The National Agency for Food and Drug Administration and Control (NAFDAC) has ordered for the manufacturing of the anti-malarial drug, Chloroquine, for emergency stock for possible clinical treatment of COVID-19 patients.
Director-General of NAFDAC, Prof. Mojisola Adeyeye, said in a statement on Monday, March 30, 2020 that the agency had approached a local manufacturing pharmaceutical company, May and Baker, to produce the drug.
Adeyeye said that the company had produced a batch of the drug for emergency stock for the treatment of COVID-19.
She said Lagos State would start a clinical trial on the drug; to evaluate its effectiveness.
“About four weeks ago, I approached a local manufacturing company (May and Baker), a member of Pharmaceutical Manufacturing Group of Manufacturing Association of Nigeria (PMGMAN).
“The company, whose flagship product in the past was Chloroquine, has produced a batch of the drug for emergency stock.
“The company had NAFDAC approval to produce the drug as an antimalarial many years ago before the discontinuation.
“The managing director expressed possible difficulty in getting the API, because the drug has been discontinued.
“He called shortly after that, saying he was able to get the API and was asked to manufacture a batch for emergency stock, just in case more people become exposed and infected with the virus.
“The batch has been manufactured; and the company plans to make more batches if needed,” she said.
The NAFDAC director-general said that the agency had earlier at a press briefing on March 20 gave expedited provisional approvals for the manufacture of any commodity for preventing the disease as well as drug or medical device that could be used for the clinical trial testing and treatment of the virus.

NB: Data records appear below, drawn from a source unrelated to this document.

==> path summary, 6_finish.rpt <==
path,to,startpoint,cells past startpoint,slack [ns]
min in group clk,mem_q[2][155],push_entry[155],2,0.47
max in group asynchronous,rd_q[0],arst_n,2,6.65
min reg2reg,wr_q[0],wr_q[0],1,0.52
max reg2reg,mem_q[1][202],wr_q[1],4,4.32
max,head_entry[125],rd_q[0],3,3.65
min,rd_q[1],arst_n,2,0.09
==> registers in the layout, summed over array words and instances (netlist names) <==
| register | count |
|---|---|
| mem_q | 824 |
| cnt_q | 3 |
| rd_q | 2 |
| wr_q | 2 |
`config.mk`:
```
export PLATFORM = sky130hd
export DESIGN_NAME = wmalu_front
export DESIGN_NICKNAME = d
export VERILOG_FILES = /design/src/hw/rtl/wmalu_pkg.sv /design/src/hw/rtl/wmalu_front.sv
export SDC_FILE = /design/constraint.sdc
export NUM_CORES = 1
export LEC_CHECK = 0
export ABC_AREA = 1
export BUFFER_PORTS_ARGS = -buffer_cell sky130_fd_sc_hd__buf_2
export CAP_MARGIN = 10
export CELL_PAD_IN_SITES_DETAIL_PLACEMENT = 0
export CELL_PAD_IN_SITES_GLOBAL_PLACEMENT = 1
export CORE_AREA = 2 2 136 138
export DETAILED_ROUTE_END_ITERATION = 8
export DIE_AREA = 0 0 138 140
export PLACE_DENSITY_LB_ADDON = 0.1
export SLEW_MARGIN = 20
export SYNTH_ARGS = -nofsm -noshare
export SYNTH_HDL_FRONTEND = slang
export SYNTH_SLANG_ARGS = --single-unit
```
`constraint.sdc`:
```
create_clock -name vclk -period 1.95
set_input_delay 0.195 -clock vclk [all_inputs]
set_output_delay 0.195 -clock vclk [all_outputs]
set_load 0.05 [all_outputs]
```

She said the agency had reduced the 120 working days for approval to 10 days due to the crisis.
“They should have previously reported the products for clinical trial treatments in reputable scientific journals, or technical literature as safe as well as effective.
“Other researchers in France and U.S. have used the drug for clinical trial treatment of COVID-19 and they also reported effectiveness of the drug.

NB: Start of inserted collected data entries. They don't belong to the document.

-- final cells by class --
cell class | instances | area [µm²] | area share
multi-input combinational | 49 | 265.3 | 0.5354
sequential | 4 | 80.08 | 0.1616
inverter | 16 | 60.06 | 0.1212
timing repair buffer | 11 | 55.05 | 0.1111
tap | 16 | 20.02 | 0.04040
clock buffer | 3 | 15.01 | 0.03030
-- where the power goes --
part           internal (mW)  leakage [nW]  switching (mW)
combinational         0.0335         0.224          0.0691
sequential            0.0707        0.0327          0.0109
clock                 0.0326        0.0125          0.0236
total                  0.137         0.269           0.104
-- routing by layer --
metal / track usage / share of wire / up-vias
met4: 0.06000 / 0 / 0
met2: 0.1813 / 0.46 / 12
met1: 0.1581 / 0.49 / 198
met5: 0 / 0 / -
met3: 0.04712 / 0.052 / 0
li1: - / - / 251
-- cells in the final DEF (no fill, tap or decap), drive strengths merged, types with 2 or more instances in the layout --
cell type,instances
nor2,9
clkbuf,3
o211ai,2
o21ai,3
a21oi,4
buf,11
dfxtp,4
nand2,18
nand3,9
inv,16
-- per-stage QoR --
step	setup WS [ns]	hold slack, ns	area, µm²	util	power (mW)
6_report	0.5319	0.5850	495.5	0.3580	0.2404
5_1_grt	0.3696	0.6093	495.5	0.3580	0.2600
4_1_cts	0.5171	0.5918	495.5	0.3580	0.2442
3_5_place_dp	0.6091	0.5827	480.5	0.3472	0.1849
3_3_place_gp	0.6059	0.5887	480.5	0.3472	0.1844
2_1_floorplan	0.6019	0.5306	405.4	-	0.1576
[src/tvo_pkg.sv]
// Package for the triangle/voxel overlap test.
// Register indexes, field widths and reset values; no dependencies.
`default_nettype none
package tvo_pkg;
  localparam int COORD_W = 32;
  localparam int SIZE_W  = 31;
  localparam int TOL_W   = 16;
  localparam int CFG_IW  = 3;
  localparam int CFG_DW  = 32;

  localparam logic [CFG_IW-1:0] REG_ORIGIN_X = 3'd0;
  localparam logic [CFG_IW-1:0] REG_ORIGIN_Y = 3'd1;
  localparam logic [CFG_IW-1:0] REG_ORIGIN_Z = 3'd2;
  localparam logic [CFG_IW-1:0] REG_SIZE_X   = 3'd3;
  localparam logic [CFG_IW-1:0] REG_SIZE_Y   = 3'd4;
  localparam logic [CFG_IW-1:0] REG_SIZE_Z   = 3'd5;
  localparam logic [CFG_IW-1:0] REG_TOL      = 3'd6;

  localparam logic [SIZE_W-1:0] SIZE_RESET = 31'd65536;
endpackage
`default_nettype wire

[src/tvo_axis.sv]
// Interval test on one axis: min/max of three projections, clamp to the
// box radius, compare against tolerance. Uses tvo_pkg.
`default_nettype none
module tvo_axis #(
  parameter int W = 46
) (
  input  wire logic                        clk,
  input  wire logic signed [W-1:0]         p0,
  input  wire logic signed [W-1:0]         p1,
  input  wire logic signed [W-1:0]         p2,
  input  wire logic signed [W-1:0]         r,
  input  wire logic [tvo_pkg::TOL_W-1:0]   tol,
  output logic                             sep
);
  import tvo_pkg::*;

  logic signed [W-1:0] m01, x01;
  logic signed [W-1:0] pmin, pmax, r1;
  logic signed [W-1:0] hi, lo;
  logic signed [W+1:0] diff;

  assign m01 = (p1 < p0) ? p1 : p0;
  assign x01 = (p0 < p1) ? p1 : p0;

  always_ff @(posedge clk) begin
    pmin <= (p2 < m01) ? p2 : m01;
    pmax <= (x01 < p2) ? p2 : x01;
    r1   <= r;
    hi   <= (pmax < r1) ? pmax : r1;
    lo   <= (pmin < -r1) ? -r1 : pmin;
    sep  <= diff[W+1];
  end

  // twice the tolerance, since projections are at double scale
  assign diff = (W+2)'(hi) - (W+2)'(lo) + $signed((W+2)'({tol, 1'b0}));
endmodule
`default_nettype wire
## src/rtl/utf8_identifier_protector_top_defines.svh

```systemverilog
// Assertion macros for the identifier protector.
// Taken in by the top level; no other dependencies.
`ifndef UTF8_IDENTIFIER_PROTECTOR_TOP_DEFINES_SVH
`define UTF8_IDENTIFIER_PROTECTOR_TOP_DEFINES_SVH
`ifndef SYNTHESIS
// Antecedent implies consequent in the same cycle.
`define UIP_ASSERT_NOW(lbl, clk, rst_n, ante, cons) \
	lbl: assert property (@(posedge clk) disable iff (!rst_n) (ante) |-> (cons)) \
		else $error("uip assertion failed");
// Antecedent implies consequent in the next cycle.
`define UIP_ASSERT_NEXT(lbl, clk, rst_n, ante, cons) \
	lbl: assert property (@(posedge clk) disable iff (!rst_n) (ante) |=> (cons)) \
		else $error("uip assertion failed");
`else
`define UIP_ASSERT_NOW(lbl, clk, rst_n, ante, cons)
`define UIP_ASSERT_NEXT(lbl, clk, rst_n, ante, cons)
`endif
`endif

```

## src/rtl/uip_pkg.sv

```systemverilog
// Shared types and constants of the identifier protector.
// No dependencies; used by every module of the block.
`default_nettype none
package uip_pkg;

	localparam int CP_W   = 21;
	localparam int STEP_W = 3;

	localparam logic [7:0]      SPACE_BYTE     = 8'h20;
	localparam logic [7:0]      CONT_MASK      = 8'hC0;
	localparam logic [7:0]      CONT_TAG       = 8'h80;
	localparam logic [CP_W-1:0] REPLACEMENT_CP = 21'h00FFFD;
	localparam logic [6:0]      DASH_CHAR      = 7'h2D;
	localparam logic [6:0]      UNDER_CHAR     = 7'h5F;

	typedef struct packed {
		logic [7:0] name_byte;
		logic       final_byte;
	} in_item_t;

	typedef struct packed {
		logic [6:0] out_char;
		logic       char_present;
		logic       end_of_name;
	} out_item_t;

	typedef enum logic [1:0] {
		CMD_CHAR,
		CMD_PROT,
		CMD_END
	} cmd_kind_t;

	typedef struct packed {
		cmd_kind_t       kind;
		logic [CP_W-1:0] value;
		logic            last;
	} cmd_t;

	typedef struct packed {
		logic full;
		logic empty;
	} queue_status_t;

endpackage
`default_nettype wire

```

## src/rtl/uip_front.sv

```systemverilog
// Front part: accepts bytes, tracks UTF-8 decode state, issues commands.
// Depends on uip_pkg.
`default_nettype none
module uip_front (
	input  wire logic              clk,
	input  wire logic              arst_n,
	input  wire logic              byte_valid,
	input  wire uip_pkg::in_item_t byte_item,
	input  wire logic              queue_full,
	output logic                   push,
	output uip_pkg::cmd_t          push_cmd
);

	logic                      in_space_run_q;
	logic [uip_pkg::CP_W-1:0]  code_accum_q;
	logic [1:0]                bytes_pending_q;

	logic                      nxt_run;
	logic [uip_pkg::CP_W-1:0]  nxt_acc;
	logic [1:0]                nxt_pend;
	logic                      has_out;
	uip_pkg::cmd_kind_t        kind;
	logic [uip_pkg::CP_W-1:0]  value;
	logic [uip_pkg::CP_W-1:0]  acc_shift;
	logic [7:0]                b;
	logic                      accept;
	logic                      alnum;

	assign b         = byte_item.name_byte;
	assign accept    = byte_valid && !queue_full;
	assign acc_shift = {code_accum_q[uip_pkg::CP_W-7:0], b[5:0]};
	assign alnum     = (b >= 8'h30 && b <= 8'h39) || (b >= 8'h41 && b <= 8'h5A) ||
	                   (b >= 8'h61 && b <= 8'h7A);

	// Classify the byte and work out the next decode state
	always_comb begin
		nxt_run  = in_space_run_q;
		nxt_acc  = code_accum_q;
		nxt_pend = bytes_pending_q;
		has_out  = 1'b0;
		kind     = uip_pkg::CMD_CHAR;
		value    = '0;
		if (b == uip_pkg::SPACE_BYTE) begin
			nxt_pend = '0;
			nxt_acc  = '0;
			nxt_run  = 1'b1;
			if (!in_space_run_q) begin
				has_out = 1'b1;
				value   = {14'd0, uip_pkg::DASH_CHAR};
			end
		end else begin
			nxt_run = 1'b0;
			if ((b & uip_pkg::CONT_MASK) == uip_pkg::CONT_TAG) begin
				if (bytes_pending_q != 2'd0) begin
					nxt_pend = bytes_pending_q - 2'd1;
					if (bytes_pending_q == 2'd1) begin
						has_out = 1'b1;
						kind    = uip_pkg::CMD_PROT;
						value   = acc_shift;
						nxt_acc = '0;
					end else begin
						nxt_acc = acc_shift;
					end
				end else begin
					has_out = 1'b1;
					kind    = uip_pkg::CMD_PROT;
					value   = uip_pkg::REPLACEMENT_CP;
				end
			end else begin
				nxt_pend = '0;
				nxt_acc  = '0;
				priority if (alnum) begin
					has_out = 1'b1;
					value   = {14'd0, b[6:0]};
				end else if (b < 8'h80) begin
					has_out = 1'b1;
					kind    = uip_pkg::CMD_PROT;
					value   = {14'd0, b[6:0]};
				end else if (b < 8'hE0) begin
					nxt_acc  = {16'd0, b[4:0]};
					nxt_pend = 2'd1;
				end else if (b < 8'hF0) begin
					nxt_acc  = {17'd0, b[3:0]};
					nxt_pend = 2'd2;
				end else if (b < 8'hF8) begin
					nxt_acc  = {18'd0, b[2:0]};
					nxt_pend = 2'd3;
				end else begin
					has_out = 1'b1;
					kind    = uip_pkg::CMD_PROT;
					value   = uip_pkg::REPLACEMENT_CP;
				end
			end
		end
	end

	// Queue a command when the byte yields output or ends the name
	assign push          = accept && (has_out || byte_item.final_byte);
	assign push_cmd.kind = has_out ? kind : uip_pkg::CMD_END;
	assign push_cmd.value = has_out ? value : '0;
	assign push_cmd.last = byte_item.final_byte;

	// Hold decode state; drop it all at the end of a name
	always_ff @(posedge clk or negedge arst_n) begin
		if (!arst_n) begin
			in_space_run_q  <= 1'b0;
			code_accum_q    <= '0;
			bytes_pending_q <= '0;
		end else if (accept) begin
			if (byte_item.final_byte) begin
				in_space_run_q  <= 1'b0;
				code_accum_q    <= '0;
				bytes_pending_q <= '0;
			end else begin
				in_space_run_q  <= nxt_run;
				code_accum_q    <= nxt_acc;
				bytes_pending_q <= nxt_pend;
			end
		end
	end

endmodule
`default_nettype wire

```

## src/rtl/uip_queue.sv

```systemverilog
// Short command queue between the front and back parts.
// Depends on uip_pkg.
`default_nettype none
module uip_queue #(
	parameter int DEPTH = 2
) (
	input  wire logic           clk,
	input  wire logic           arst_n,
	input  wire logic           push,
	input  wire uip_pkg::cmd_t  push_cmd,
	input  wire logic           pop,
	output uip_pkg::cmd_t       head,
	output uip_pkg::queue_status_t status
);

	localparam int PTR_W = (DEPTH > 1) ? $clog2(DEPTH) : 1;
	localparam int CNT_W = $clog2(DEPTH + 1);

	uip_pkg::cmd_t    entry_q [DEPTH];
	logic [PTR_W-1:0] wr_ptr_q;
	logic [PTR_W-1:0] rd_ptr_q;
	logic [CNT_W-1:0] count_q;

	assign head         = entry_q[rd_ptr_q];
	assign status.full  = (count_q == CNT_W'(DEPTH));
	assign status.empty = (count_q == '0);

	// Store pushed commands
	always_ff @(posedge clk) begin
		if (push) begin
			entry_q[wr_ptr_q] <= push_cmd;
		end
	end

	// Advance pointers and occupancy
	always_ff @(posedge clk or negedge arst_n) begin
		if (!arst_n) begin
			wr_ptr_q <= '0;
			rd_ptr_q <= '0;
			count_q  <= '0;
		end else begin
			if (push) begin
				wr_ptr_q <= (wr_ptr_q == PTR_W'(DEPTH - 1)) ? '0 : wr_ptr_q + 1'b1;
			end
			if (pop) begin
				rd_ptr_q <= (rd_ptr_q == PTR_W'(DEPTH - 1)) ? '0 : rd_ptr_q + 1'b1;
			end
			if (push && !pop) begin
				count_q <= count_q + 1'b1;
			end else if (pop && !push) begin
				count_q <= count_q - 1'b1;
			end
		end
	end

endmodule
`default_nettype wire

```

## src/rtl/uip_back.sv

```systemverilog
// Back part: expands queued commands into output characters, one per cycle while the output is not stalled.
// Depends on uip_pkg.
`default_nettype none
module uip_back (
	input  wire logic                   clk,
	input  wire logic                   arst_n,
	input  wire uip_pkg::cmd_t          head,
	input  wire logic                   queue_empty,
	output logic                        pop,
	output logic                        char_valid,
	input  wire logic                   char_stall,
	output uip_pkg::out_item_t          char_item
);

	logic [uip_pkg::STEP_W-1:0] step_q;
	logic                       char_valid_q;
	uip_pkg::out_item_t         char_item_s1;

	logic                       load;
	logic                       long_cp;
	logic                       underscore;
	logic                       last_step;
	logic [uip_pkg::STEP_W-1:0] nib_idx;
	logic [3:0]                 nib;
	logic [6:0]                 hex_char;
	uip_pkg::out_item_t         nxt_item;

	assign load    = !char_valid_q || !char_stall;
	assign long_cp = |head.value[uip_pkg::CP_W-1:16];
	assign nib_idx = long_cp ? (3'd7 - step_q) : (3'd4 - step_q);

	// Pick the hex digit for this step
	always_comb begin
		unique case (nib_idx)
			3'd0:    nib = head.value[3:0];
			3'd1:    nib = head.value[7:4];
			3'd2:    nib = head.value[11:8];
			3'd3:    nib = head.value[15:12];
			3'd4:    nib = head.value[19:16];
			3'd5:    nib = {3'd0, head.value[20]};
			default: nib = 4'd0;
		endcase
		hex_char = (nib < 4'd10) ? (7'h30 + {3'd0, nib}) : (7'h57 + {3'd0, nib});
	end

	// Build the result for the current step of the head command
	always_comb begin
		underscore = long_cp ? (step_q < 3'd2) : (step_q == 3'd0);
		last_step  = 1'b1;
		nxt_item   = '0;
		unique case (head.kind)
			uip_pkg::CMD_CHAR: begin
				nxt_item.out_char     = head.value[6:0];
				nxt_item.char_present = 1'b1;
			end
			uip_pkg::CMD_PROT: begin
				last_step             = long_cp ? (step_q == 3'd7) : (step_q == 3'd4);
				nxt_item.out_char     = underscore ? uip_pkg::UNDER_CHAR : hex_char;
				nxt_item.char_present = 1'b1;
			end
			default: begin
				nxt_item.out_char     = '0;
				nxt_item.char_present = 1'b0;
			end
		endcase
		nxt_item.end_of_name = head.last && last_step;
	end

	assign pop        = load && !queue_empty && last_step;
	assign char_valid = char_valid_q;
	assign char_item  = char_item_s1;

	// Hold the output register while stalled; advance otherwise
	always_ff @(posedge clk or negedge arst_n) begin
		if (!arst_n) begin
			char_valid_q <= 1'b0;
			step_q       <= '0;
		end else if (load) begin
			char_valid_q <= !queue_empty;
			if (!queue_empty) begin
				step_q <= last_step ? '0 : step_q + 1'b1;
			end
		end
	end

	always_ff @(posedge clk) begin
		if (load && !queue_empty) begin
			char_item_s1 <= nxt_item;
		end
	end

endmodule
`default_nettype wire

```

## src/rtl/utf8_identifier_protector_top.sv

```systemverilog
// Path: an accepted byte is written into the queue, then its first result is registered at the back part's output.
// Throughput: one byte per cycle while each byte yields at most one character and the
// output is not stalled; an escaped character is written out as _xxxx or __xxxxxx,
// one character per cycle by the back part into its output register, holding the queue meanwhile.
// Reset: arst_n clears decode state, queue and output valid at once.
`default_nettype none
`include "utf8_identifier_protector_top_defines.svh"
module utf8_identifier_protector_top #(
	parameter int QUEUE_DEPTH = 2
) (
	input  wire logic               clk,
	input  wire logic               arst_n,
	input  wire logic               byte_valid,
	output logic                    byte_stall,
	input  wire uip_pkg::in_item_t  byte_item,
	output logic                    char_valid,
	input  wire logic               char_stall,
	output uip_pkg::out_item_t      char_item
);

	logic                   push;
	logic                   pop;
	uip_pkg::cmd_t          push_cmd;
	uip_pkg::cmd_t          head;
	uip_pkg::queue_status_t q_status;
	logic                   bare_out;
	logic                   bare_ok;

	assign byte_stall = q_status.full;

	uip_front u_front (
		.clk        (clk),
		.arst_n     (arst_n),
		.byte_valid (byte_valid),
		.byte_item  (byte_item),
		.queue_full (q_status.full),
		.push       (push),
		.push_cmd   (push_cmd)
	);

	uip_queue #(
		.DEPTH (QUEUE_DEPTH)
	) u_queue (
		.clk      (clk),
		.arst_n   (arst_n),
		.push     (push),
		.push_cmd (push_cmd),
		.pop      (pop),
		.head     (head),
		.status   (q_status)
	);

	uip_back u_back (
		.clk         (clk),
		.arst_n      (arst_n),
		.head        (head),
		.queue_empty (q_status.empty),
		.pop         (pop),
		.char_valid  (char_valid),
		.char_stall  (char_stall),
		.char_item   (char_item)
	);

	// Checks on the front/back hand-over and the end marker
	assign bare_out = char_valid && !char_item.char_present;
	assign bare_ok  = char_item.end_of_name && (char_item.out_char == 7'd0);

	`UIP_ASSERT_NOW(a_no_push_full, clk, arst_n, push, !q_status.full)
	`UIP_ASSERT_NOW(a_no_pop_empty, clk, arst_n, pop, !q_status.empty)
	`UIP_ASSERT_NOW(a_bare_ends, clk, arst_n, bare_out, bare_ok)
	`UIP_ASSERT_NEXT(a_push_fills, clk, arst_n, push && !pop, !q_status.empty)

endmodule
`default_nettype wire
```
--- config.mk ---
export PLATFORM = sky130hd
export DESIGN_NAME = bof_ctrl
export DESIGN_NICKNAME = d
export VERILOG_FILES = /design/src/sv/bof_pkg.sv /design/src/sv/bof_ctrl.sv
export SDC_FILE = /design/constraint.sdc
export NUM_CORES = 1
export LEC_CHECK = 0
export BUFFER_PORTS_ARGS = -buffer_cell sky130_fd_sc_hd__buf_2
export CORE_MARGIN = 2
export CORE_UTILIZATION = 40
export DETAILED_ROUTE_END_ITERATION = 8
export MAX_ROUTING_LAYER = met4
export REMOVE_ABC_BUFFERS = 1
export SYNTH_ARGS = -nofsm -noshare
export SYNTH_HDL_FRONTEND = slang
export SYNTH_SLANG_ARGS = --single-unit
--- constraint.sdc ---
create_clock -name clk -period 4 [get_ports clk]
set_input_delay 0.8 -clock clk [delete_from_list [all_inputs] [get_ports clk]]
set_output_delay 0.8 -clock clk [all_outputs]
set_load 0.1 [all_outputs]
--- src/sv/bof_pkg.sv ---
// bof_pkg: shared types and constants of the bezier outline flattener
// holds register indexes, command codes, the configuration bundle and the vertex record
// no dependencies
package bof_pkg;

  localparam int MODE_W     = 2;
  localparam int STEP_W     = 7;
  localparam int DELTA_W    = 25;
  localparam int SCALE_W    = 16;
  localparam int ACC_W      = 64;
  localparam int NUM_W      = 16;
  localparam int VERT_W     = 32;
  localparam int CFG_IDX_W  = 3;
  localparam int CFG_DATA_W = 25;
  localparam int DELTA_FRAC = 24;
  localparam int OUT_SHIFT  = 30;
  localparam int OUT_DATA_W = 2 * VERT_W + NUM_W;

  localparam logic [STEP_W-1:0]  STEP_COUNT_RST   = 7'd16;
  localparam logic [DELTA_W-1:0] DELTA_LINEAR_RST = 25'd1048576;
  localparam logic [DELTA_W-1:0] DELTA_SQUARE_RST = 25'd65536;
  localparam logic [DELTA_W-1:0] DELTA_CUBE_RST   = 25'd4096;
  localparam logic [SCALE_W-1:0] OUTPUT_SCALE_RST = 16'd128;

  typedef enum logic [CFG_IDX_W-1:0] {
    REG_STEP_COUNT   = 3'd0,
    REG_DELTA_LINEAR = 3'd1,
    REG_DELTA_SQUARE = 3'd2,
    REG_DELTA_CUBE   = 3'd3,
    REG_OUTPUT_SCALE = 3'd4
  } cfg_reg_t;

  typedef enum logic [MODE_W-1:0] {
    MODE_MOVE  = 2'd0,
    MODE_LINE  = 2'd1,
    MODE_QUAD  = 2'd2,
    MODE_CUBIC = 2'd3
  } mode_t;

  typedef enum logic [1:0] {
    MUL_C = 2'd0,
    MUL_B = 2'd1,
    MUL_A = 2'd2
  } mul_sel_t;

  typedef enum logic [1:0] {
    ACC_NONE = 2'd0,
    ACC_C    = 2'd1,
    ACC_B    = 2'd2,
    ACC_A    = 2'd3
  } acc_op_t;

  typedef struct packed {
    logic [STEP_W-1:0]  step_count;
    logic [DELTA_W-1:0] delta_linear;
    logic [DELTA_W-1:0] delta_square;
    logic [DELTA_W-1:0] delta_cube;
    logic [SCALE_W-1:0] output_scale;
  } cfg_t;

  typedef struct packed {
    logic     load_in;
    logic     do_move;
    logic     coef_load;
    logic     mul_en;
    mul_sel_t mul_sel;
    acc_op_t  acc_op;
    logic     push_inner;
    logic     push_last;
  } dp_cmd_t;

  typedef struct packed {
    logic [ACC_W-1:0] fx;
    logic [ACC_W-1:0] fy;
    logic [NUM_W-1:0] number;
    logic             first;
    logic             last;
  } vtx_t;

endpackage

“Chloroquine as an old antimalarial is repurposed for the clinical trial treatment of Coronavirus,” Adeyeye said.
The NAFDAC chief advised the public to desist from its use without the guidance of a medical doctor or clinician for cases of clinical trial treatment of COVID-19.
She said that the agency, through its regulatory activities, would ensure strict compliance of the clinical trial protocol guidelines.
The use of Chloroquine as an antimalarial was discontinued in Nigeria several years ago because of the resistance that the parasite developed against the drug.